The UNION operator combines the result sets of two or more input queries by pairing columns from the result set of each query and vertically concatenating them.

INTERSECT

The INTERSECT operator returns rows that are found in the result sets of both the left and right input queries. Unlike EXCEPT, the positioning of the input queries (to the left versus right of the INTERSECT operator) does not matter.

EXCEPT

The EXCEPT operator returns rows from the left input query that are not present in the right input query.

Example:

SELECT * FROM UNNEST(ARRAY<int64>[1, 2, 3]) AS number
EXCEPT DISTINCT SELECT 1;

+--------+
| number |
+--------+
| 2      |
| 3      |
+--------+

LIMIT and OFFSET clauses

LIMIT count [ OFFSET skip_rows ]

LIMIT specifies a non-negative count of type INT64, and no more than count rows will be returned. LIMIT 0 returns 0 rows.

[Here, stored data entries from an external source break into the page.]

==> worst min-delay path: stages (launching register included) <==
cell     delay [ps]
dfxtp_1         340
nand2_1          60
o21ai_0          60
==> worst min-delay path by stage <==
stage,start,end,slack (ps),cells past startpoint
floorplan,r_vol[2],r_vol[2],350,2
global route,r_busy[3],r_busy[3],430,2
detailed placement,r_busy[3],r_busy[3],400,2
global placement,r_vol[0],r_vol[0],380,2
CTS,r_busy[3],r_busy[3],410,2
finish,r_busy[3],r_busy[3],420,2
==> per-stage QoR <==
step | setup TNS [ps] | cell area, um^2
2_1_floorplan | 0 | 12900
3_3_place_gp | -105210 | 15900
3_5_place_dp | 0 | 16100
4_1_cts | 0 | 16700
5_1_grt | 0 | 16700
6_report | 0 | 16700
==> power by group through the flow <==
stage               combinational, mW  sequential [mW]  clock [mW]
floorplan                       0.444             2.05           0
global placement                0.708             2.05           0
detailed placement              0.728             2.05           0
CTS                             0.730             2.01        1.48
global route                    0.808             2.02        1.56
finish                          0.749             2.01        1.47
## src/rtl/mmu_pxr_ctl_if.sv

```systemverilog
// Requester ports (CPU I/O page and console/debug) plus the MMU PXR programming port.
// Handshake: req is raised with we/be/addr/wdata stable and held until the one-cycle
// ack; rdata is valid while ack is high; req must drop the cycle after ack.
interface mmu_pxr_ctl_if;
  logic        cpu_req;
  logic        cpu_we;
  logic [1:0]  cpu_be;
  logic [7:0]  cpu_addr;
  logic [15:0] cpu_wdata;
  logic        cpu_ack;
  logic [15:0] cpu_rdata;

  logic        dbg_req;
  logic        dbg_we;
  logic [1:0]  dbg_be;
  logic [7:0]  dbg_addr;
  logic [15:0] dbg_wdata;
  logic        dbg_ack;
  logic [15:0] dbg_rdata;

  logic        pxr_rd;
  logic        pxr_wr;
  logic [1:0]  pxr_be;
  logic [7:0]  pxr_addr;
  logic [15:0] pxr_data_in;
  logic [15:0] pxr_data_out;

  modport slave (
    input  cpu_req, cpu_we, cpu_be, cpu_addr, cpu_wdata,
    output cpu_ack, cpu_rdata,
    input  dbg_req, dbg_we, dbg_be, dbg_addr, dbg_wdata,
    output dbg_ack, dbg_rdata,
    output pxr_rd, pxr_wr, pxr_be, pxr_addr, pxr_data_in,
    input  pxr_data_out
  );

  modport master (
    output cpu_req, cpu_we, cpu_be, cpu_addr, cpu_wdata,
    input  cpu_ack, cpu_rdata,
    output dbg_req, dbg_we, dbg_be, dbg_addr, dbg_wdata,
    input  dbg_ack, dbg_rdata,
    input  pxr_rd, pxr_wr, pxr_be, pxr_addr, pxr_data_in,
    output pxr_data_out
  );
endinterface

```

## src/rtl/mmu_pxr_ctl.sv

```systemverilog
// Owns the MMU PAR/PDR/MMR programming port: hardware clear of the 128 PDR/PAR
// entries after reset or on init_req, then round-robin CPU/console access.
module mmu_pxr_ctl #(
  parameter bit          CLEAR_ON_RESET = 1'b1,
  parameter logic [15:0] INIT_DATA      = 16'o000000
) (
  input  logic         clk,
  input  logic         local_reset,
  input  logic         init_req,
  output logic         busy,
  output logic [1:0]   fsm_state,
  mmu_pxr_ctl_if.slave bus
);

  typedef enum logic [1:0] {
    S_INIT   = 2'd0,
    S_IDLE   = 2'd1,
    S_ACCESS = 2'd2,
    S_ACK    = 2'd3
  } state_t;

  localparam logic GNT_CPU = 1'b0;
  localparam logic GNT_DBG = 1'b1;

  state_t      state;
  logic [6:0]  idx;
  logic        last_grant;
  logic        gnt;
  logic        acc_we;
  logic        pend_init;

  logic        init_go;
  logic        pick_dbg;
  logic        sel_we;
  logic [1:0]  sel_be;
  logic [7:0]  sel_addr;
  logic [15:0] sel_wdata;

  // MMR1/MMR2 are read-only from the programming port; their writes are acked but dropped.
  function automatic logic is_mmr12(input logic [7:0] a);
    return (a[7:6] == 2'b10) && ((a[1:0] == 2'b01) || (a[1:0] == 2'b10));
  endfunction

  assign init_go   = CLEAR_ON_RESET && init_req;
  assign pick_dbg  = bus.dbg_req && (!bus.cpu_req || (last_grant == GNT_CPU));
  assign sel_we    = pick_dbg ? bus.dbg_we    : bus.cpu_we;
  assign sel_be    = pick_dbg ? bus.dbg_be    : bus.cpu_be;
  assign sel_addr  = pick_dbg ? bus.dbg_addr  : bus.cpu_addr;
  assign sel_wdata = pick_dbg ? bus.dbg_wdata : bus.cpu_wdata;
  assign fsm_state = state;

  // Port outputs are registered: the value loaded at an edge is what the MMU sees
  // during the following cycle, so the INIT write of idx appears one cycle later.
  always_ff @(posedge clk or posedge local_reset) begin
    if (local_reset) begin
      state           <= CLEAR_ON_RESET ? S_INIT : S_IDLE;
      idx             <= '0;
      last_grant      <= GNT_CPU;
      gnt             <= GNT_CPU;
      acc_we          <= 1'b0;
      pend_init       <= 1'b0;
      busy            <= 1'b0;
      bus.cpu_ack     <= 1'b0;
      bus.cpu_rdata   <= '0;
      bus.dbg_ack     <= 1'b0;
      bus.dbg_rdata   <= '0;
      bus.pxr_rd      <= 1'b0;
      bus.pxr_wr      <= 1'b0;
      bus.pxr_be      <= '0;
      bus.pxr_addr    <= '0;
      bus.pxr_data_in <= '0;
    end else begin
      busy            <= 1'b0;
      bus.cpu_ack     <= 1'b0;
      bus.dbg_ack     <= 1'b0;
      bus.pxr_rd      <= 1'b0;
      bus.pxr_wr      <= 1'b0;
      bus.pxr_be      <= '0;
      bus.pxr_addr    <= '0;
      bus.pxr_data_in <= '0;
      case (state)
        S_INIT: begin
          busy            <= 1'b1;
          bus.pxr_wr      <= 1'b1;
          bus.pxr_be      <= 2'b11;
          bus.pxr_data_in <= INIT_DATA;
          bus.pxr_addr    <= {1'b0, idx[6], idx[5:0]};
          if (init_go) begin
            idx <= '0;
          end else if (idx == 7'd127) begin
            idx   <= '0;
            state <= S_IDLE;
          end else begin
            idx <= idx + 7'd1;
          end
        end
        S_IDLE: begin
          if (pend_init || init_go) begin
            pend_init <= 1'b0;
            idx       <= '0;
            state     <= S_INIT;
          end else if (bus.cpu_req || bus.dbg_req) begin
            gnt             <= pick_dbg;
            last_grant      <= pick_dbg;
            acc_we          <= sel_we;
            bus.pxr_addr    <= sel_addr;
            bus.pxr_be      <= sel_be;
            bus.pxr_data_in <= sel_wdata;
            bus.pxr_rd      <= !sel_we;
            bus.pxr_wr      <= sel_we && !is_mmr12(sel_addr);
            state           <= S_ACCESS;
          end
        end
        S_ACCESS: begin
          if (init_go) pend_init <= 1'b1;
          if (!acc_we) begin
            if (gnt == GNT_DBG) bus.dbg_rdata <= bus.pxr_data_out;
            else                bus.cpu_rdata <= bus.pxr_data_out;
          end
          bus.cpu_ack <= (gnt == GNT_CPU);
          bus.dbg_ack <= (gnt == GNT_DBG);
          state       <= S_ACK;
        end
        S_ACK: begin
          if (init_go) pend_init <= 1'b1;
          state <= S_IDLE;
        end
        default: state <= S_IDLE;
      endcase
    end
  end

endmodule

```

## src/flat_wrapper.sv

```systemverilog
// flat-port wrapper written by rule: the top's interface ports become plain ports
module mmu_pxr_ctl_flat 
#(
  parameter bit          CLEAR_ON_RESET = 1'b1,
  parameter logic [15:0] INIT_DATA      = 16'o000000
)
  (clk, local_reset, init_req, busy, fsm_state, bus_cpu_req, bus_cpu_we, bus_cpu_be, bus_cpu_addr, bus_cpu_wdata, bus_cpu_ack, bus_cpu_rdata, bus_dbg_req, bus_dbg_we, bus_dbg_be, bus_dbg_addr, bus_dbg_wdata, bus_dbg_ack, bus_dbg_rdata, bus_pxr_rd, bus_pxr_wr, bus_pxr_be, bus_pxr_addr, bus_pxr_data_in, bus_pxr_data_out);
  mmu_pxr_ctl_if bus_i ();
  input  logic clk;
  input  logic local_reset;
  input  logic init_req;
  output logic busy;
  output logic [1:0] fsm_state;
  input wire logic [$bits(bus_i.cpu_req)-1:0] bus_cpu_req;
  input wire logic [$bits(bus_i.cpu_we)-1:0] bus_cpu_we;
  input wire logic [$bits(bus_i.cpu_be)-1:0] bus_cpu_be;
  input wire logic [$bits(bus_i.cpu_addr)-1:0] bus_cpu_addr;
  input wire logic [$bits(bus_i.cpu_wdata)-1:0] bus_cpu_wdata;
  output wire logic [$bits(bus_i.cpu_ack)-1:0] bus_cpu_ack;
  output wire logic [$bits(bus_i.cpu_rdata)-1:0] bus_cpu_rdata;
  input wire logic [$bits(bus_i.dbg_req)-1:0] bus_dbg_req;
  input wire logic [$bits(bus_i.dbg_we)-1:0] bus_dbg_we;
  input wire logic [$bits(bus_i.dbg_be)-1:0] bus_dbg_be;
  input wire logic [$bits(bus_i.dbg_addr)-1:0] bus_dbg_addr;
  input wire logic [$bits(bus_i.dbg_wdata)-1:0] bus_dbg_wdata;
  output wire logic [$bits(bus_i.dbg_ack)-1:0] bus_dbg_ack;
  output wire logic [$bits(bus_i.dbg_rdata)-1:0] bus_dbg_rdata;
  output wire logic [$bits(bus_i.pxr_rd)-1:0] bus_pxr_rd;
  output wire logic [$bits(bus_i.pxr_wr)-1:0] bus_pxr_wr;
  output wire logic [$bits(bus_i.pxr_be)-1:0] bus_pxr_be;
  output wire logic [$bits(bus_i.pxr_addr)-1:0] bus_pxr_addr;
  output wire logic [$bits(bus_i.pxr_data_in)-1:0] bus_pxr_data_in;
  input wire logic [$bits(bus_i.pxr_data_out)-1:0] bus_pxr_data_out;
  assign bus_i.cpu_req = bus_cpu_req;
  assign bus_i.cpu_we = bus_cpu_we;
  assign bus_i.cpu_be = bus_cpu_be;
  assign bus_i.cpu_addr = bus_cpu_addr;
  assign bus_i.cpu_wdata = bus_cpu_wdata;
  assign bus_cpu_ack = bus_i.cpu_ack;
  assign bus_cpu_rdata = bus_i.cpu_rdata;
  assign bus_i.dbg_req = bus_dbg_req;
  assign bus_i.dbg_we = bus_dbg_we;
  assign bus_i.dbg_be = bus_dbg_be;
  assign bus_i.dbg_addr = bus_dbg_addr;
  assign bus_i.dbg_wdata = bus_dbg_wdata;
  assign bus_dbg_ack = bus_i.dbg_ack;
  assign bus_dbg_rdata = bus_i.dbg_rdata;
  assign bus_pxr_rd = bus_i.pxr_rd;
  assign bus_pxr_wr = bus_i.pxr_wr;
  assign bus_pxr_be = bus_i.pxr_be;
  assign bus_pxr_addr = bus_i.pxr_addr;
  assign bus_pxr_data_in = bus_i.pxr_data_in;
  assign bus_i.pxr_data_out = bus_pxr_data_out;
  mmu_pxr_ctl #(.CLEAR_ON_RESET(CLEAR_ON_RESET), .INIT_DATA(INIT_DATA)) u_core (.clk(clk), .local_reset(local_reset), .init_req(init_req), .busy(busy), .fsm_state(fsm_state), .bus(bus_i));
endmodule
```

If there is a set operation, LIMIT is applied after the set operation is evaluated.

OFFSET specifies a non-negative number of rows to skip before applying LIMIT. skip_rows is of type INT64.

These clauses accept only literal or parameter values. The rows that are returned by LIMIT and OFFSET are unspecified unless these operators are used after ORDER BY.

Examples:

SELECT *
FROM UNNEST(ARRAY<STRING>['a', 'b', 'c', 'd', 'e']) AS letter
ORDER BY letter ASC LIMIT 2

+---------+
| letter  |
+---------+
| a       |
| b       |
+---------+
SELECT *
FROM UNNEST(ARRAY<STRING>['a', 'b', 'c', 'd', 'e']) AS letter
ORDER BY letter ASC LIMIT 3 OFFSET 1

+---------+
| letter  |
+---------+
| b       |
| c       |
| d       |
+---------+

WITH clause

The WITH clause binds the results of one or more named subqueries to temporary table names. Each introduced table name is visible in subsequent SELECT expressions within the same query expression. This includes the following kinds of SELECT expressions:

  • Any SELECT expressions in subsequent WITH bindings
  • Top level SELECT expressions in the query expression on both sides of a set operator such as UNION
  • SELECT expressions inside subqueries within the same query expression

Example:

WITH subQ1 AS (SELECT SchoolID FROM Roster),
     subQ2 AS (SELECT OpponentID FROM PlayerStats)
SELECT * FROM subQ1
UNION ALL
SELECT * FROM subQ2;

You can use WITH to break up more complex queries into a WITH SELECT statement and WITH clauses, where the less desirable alternative is writing nested table subqueries. For example:

WITH q1 AS (my_query)
SELECT *
FROM
  (WITH q2 AS (SELECT * FROM q1) SELECT * FROM q2)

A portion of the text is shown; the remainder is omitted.